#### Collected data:
== Segment start ==
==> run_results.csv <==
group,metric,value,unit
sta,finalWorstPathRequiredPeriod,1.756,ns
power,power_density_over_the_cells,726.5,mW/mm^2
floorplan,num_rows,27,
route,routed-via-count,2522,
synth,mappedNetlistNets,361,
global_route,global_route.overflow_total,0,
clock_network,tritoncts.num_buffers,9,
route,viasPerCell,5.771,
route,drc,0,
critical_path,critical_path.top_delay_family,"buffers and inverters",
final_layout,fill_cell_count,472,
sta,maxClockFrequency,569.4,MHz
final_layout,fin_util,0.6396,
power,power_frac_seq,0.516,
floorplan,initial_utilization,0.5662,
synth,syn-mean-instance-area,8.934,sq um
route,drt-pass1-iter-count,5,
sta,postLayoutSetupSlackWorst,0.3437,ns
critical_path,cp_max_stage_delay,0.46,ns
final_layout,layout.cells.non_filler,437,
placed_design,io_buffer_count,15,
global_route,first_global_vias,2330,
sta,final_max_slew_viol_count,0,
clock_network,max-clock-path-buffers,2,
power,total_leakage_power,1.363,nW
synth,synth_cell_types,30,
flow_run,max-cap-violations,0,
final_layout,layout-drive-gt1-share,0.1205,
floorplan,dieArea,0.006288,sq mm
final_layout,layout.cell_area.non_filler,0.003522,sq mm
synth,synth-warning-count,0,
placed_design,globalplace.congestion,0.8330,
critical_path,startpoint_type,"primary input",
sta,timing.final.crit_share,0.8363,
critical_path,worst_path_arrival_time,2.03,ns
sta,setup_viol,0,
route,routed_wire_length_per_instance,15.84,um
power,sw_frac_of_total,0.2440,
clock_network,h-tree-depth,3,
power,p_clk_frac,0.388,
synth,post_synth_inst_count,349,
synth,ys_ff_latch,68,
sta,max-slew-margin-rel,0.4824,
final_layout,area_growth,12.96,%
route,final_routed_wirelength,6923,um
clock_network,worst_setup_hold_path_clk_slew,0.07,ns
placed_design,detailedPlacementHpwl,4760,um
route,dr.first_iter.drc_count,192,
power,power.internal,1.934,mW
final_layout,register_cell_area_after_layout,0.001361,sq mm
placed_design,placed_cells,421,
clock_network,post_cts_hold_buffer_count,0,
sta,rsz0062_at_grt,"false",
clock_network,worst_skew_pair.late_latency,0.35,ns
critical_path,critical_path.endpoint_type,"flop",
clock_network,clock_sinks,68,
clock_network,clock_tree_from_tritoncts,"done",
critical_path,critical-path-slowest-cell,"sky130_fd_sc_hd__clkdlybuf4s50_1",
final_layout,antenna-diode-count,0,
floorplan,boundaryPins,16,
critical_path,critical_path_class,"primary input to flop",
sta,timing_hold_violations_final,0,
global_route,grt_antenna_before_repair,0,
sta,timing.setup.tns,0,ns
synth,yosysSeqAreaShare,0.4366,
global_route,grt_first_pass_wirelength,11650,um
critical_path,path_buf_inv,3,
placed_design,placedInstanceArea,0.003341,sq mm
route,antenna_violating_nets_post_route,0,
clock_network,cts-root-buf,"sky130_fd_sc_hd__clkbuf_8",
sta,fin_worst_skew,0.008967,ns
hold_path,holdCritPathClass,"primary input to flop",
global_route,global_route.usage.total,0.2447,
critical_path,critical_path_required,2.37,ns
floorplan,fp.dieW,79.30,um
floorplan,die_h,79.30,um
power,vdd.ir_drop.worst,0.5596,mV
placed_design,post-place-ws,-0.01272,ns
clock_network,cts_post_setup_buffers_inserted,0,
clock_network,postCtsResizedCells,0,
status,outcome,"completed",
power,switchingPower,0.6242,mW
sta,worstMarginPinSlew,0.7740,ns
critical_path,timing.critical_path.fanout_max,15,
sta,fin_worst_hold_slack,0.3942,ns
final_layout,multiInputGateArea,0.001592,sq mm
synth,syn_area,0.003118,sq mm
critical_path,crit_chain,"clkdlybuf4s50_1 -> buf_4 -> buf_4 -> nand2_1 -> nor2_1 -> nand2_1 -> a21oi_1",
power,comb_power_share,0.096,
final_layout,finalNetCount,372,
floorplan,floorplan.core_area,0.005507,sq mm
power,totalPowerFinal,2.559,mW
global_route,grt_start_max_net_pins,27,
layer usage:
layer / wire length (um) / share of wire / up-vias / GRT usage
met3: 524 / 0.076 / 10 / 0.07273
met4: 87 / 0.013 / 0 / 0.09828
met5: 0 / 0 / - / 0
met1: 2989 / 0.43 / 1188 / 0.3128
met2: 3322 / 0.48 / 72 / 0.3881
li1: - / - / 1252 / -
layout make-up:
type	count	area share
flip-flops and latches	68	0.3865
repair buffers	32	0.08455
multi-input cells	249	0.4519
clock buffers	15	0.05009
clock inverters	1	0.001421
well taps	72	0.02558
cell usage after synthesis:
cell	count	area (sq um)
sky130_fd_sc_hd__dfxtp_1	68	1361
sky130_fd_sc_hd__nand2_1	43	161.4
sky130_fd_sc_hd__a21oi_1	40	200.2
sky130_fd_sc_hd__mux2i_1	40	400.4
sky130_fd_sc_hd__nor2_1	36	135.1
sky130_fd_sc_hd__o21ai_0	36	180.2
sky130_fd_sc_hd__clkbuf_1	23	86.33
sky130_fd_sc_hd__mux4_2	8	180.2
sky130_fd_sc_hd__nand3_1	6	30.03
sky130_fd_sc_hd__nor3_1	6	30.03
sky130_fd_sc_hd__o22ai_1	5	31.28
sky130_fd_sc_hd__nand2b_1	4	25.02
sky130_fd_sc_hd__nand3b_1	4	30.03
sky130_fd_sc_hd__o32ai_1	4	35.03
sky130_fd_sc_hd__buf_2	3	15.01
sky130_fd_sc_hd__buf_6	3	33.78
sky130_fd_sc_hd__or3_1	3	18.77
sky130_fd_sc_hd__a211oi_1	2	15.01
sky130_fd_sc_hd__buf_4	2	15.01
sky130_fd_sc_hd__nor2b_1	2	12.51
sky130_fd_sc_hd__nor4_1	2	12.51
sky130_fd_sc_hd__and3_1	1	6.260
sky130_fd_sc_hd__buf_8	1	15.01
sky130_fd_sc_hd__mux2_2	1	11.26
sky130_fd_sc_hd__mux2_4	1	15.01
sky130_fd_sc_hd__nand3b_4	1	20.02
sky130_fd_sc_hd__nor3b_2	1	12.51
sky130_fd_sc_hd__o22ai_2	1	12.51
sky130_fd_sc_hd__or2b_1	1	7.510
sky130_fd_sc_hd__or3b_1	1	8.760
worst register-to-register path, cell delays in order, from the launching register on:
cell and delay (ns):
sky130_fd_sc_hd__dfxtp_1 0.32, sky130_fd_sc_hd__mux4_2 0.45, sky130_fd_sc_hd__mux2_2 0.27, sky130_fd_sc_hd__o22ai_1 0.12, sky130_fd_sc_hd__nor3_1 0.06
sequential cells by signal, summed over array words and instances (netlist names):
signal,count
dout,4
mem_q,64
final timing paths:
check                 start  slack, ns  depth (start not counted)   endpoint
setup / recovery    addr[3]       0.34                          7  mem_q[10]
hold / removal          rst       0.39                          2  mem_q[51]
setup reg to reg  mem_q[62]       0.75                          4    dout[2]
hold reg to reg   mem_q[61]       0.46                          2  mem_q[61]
== Segment end ==
#### About this exercise:
Go through the data and return each line where the word "power" appears.

#### Result for this exercise:
power,power_density_over_the_cells,726.5,mW/mm^2
power,power_frac_seq,0.516,
power,total_leakage_power,1.363,nW
power,sw_frac_of_total,0.2440,
power,p_clk_frac,0.388,
power,power.internal,1.934,mW
power,vdd.ir_drop.worst,0.5596,mV
power,switchingPower,0.6242,mW
power,comb_power_share,0.096,
power,totalPowerFinal,2.559,mW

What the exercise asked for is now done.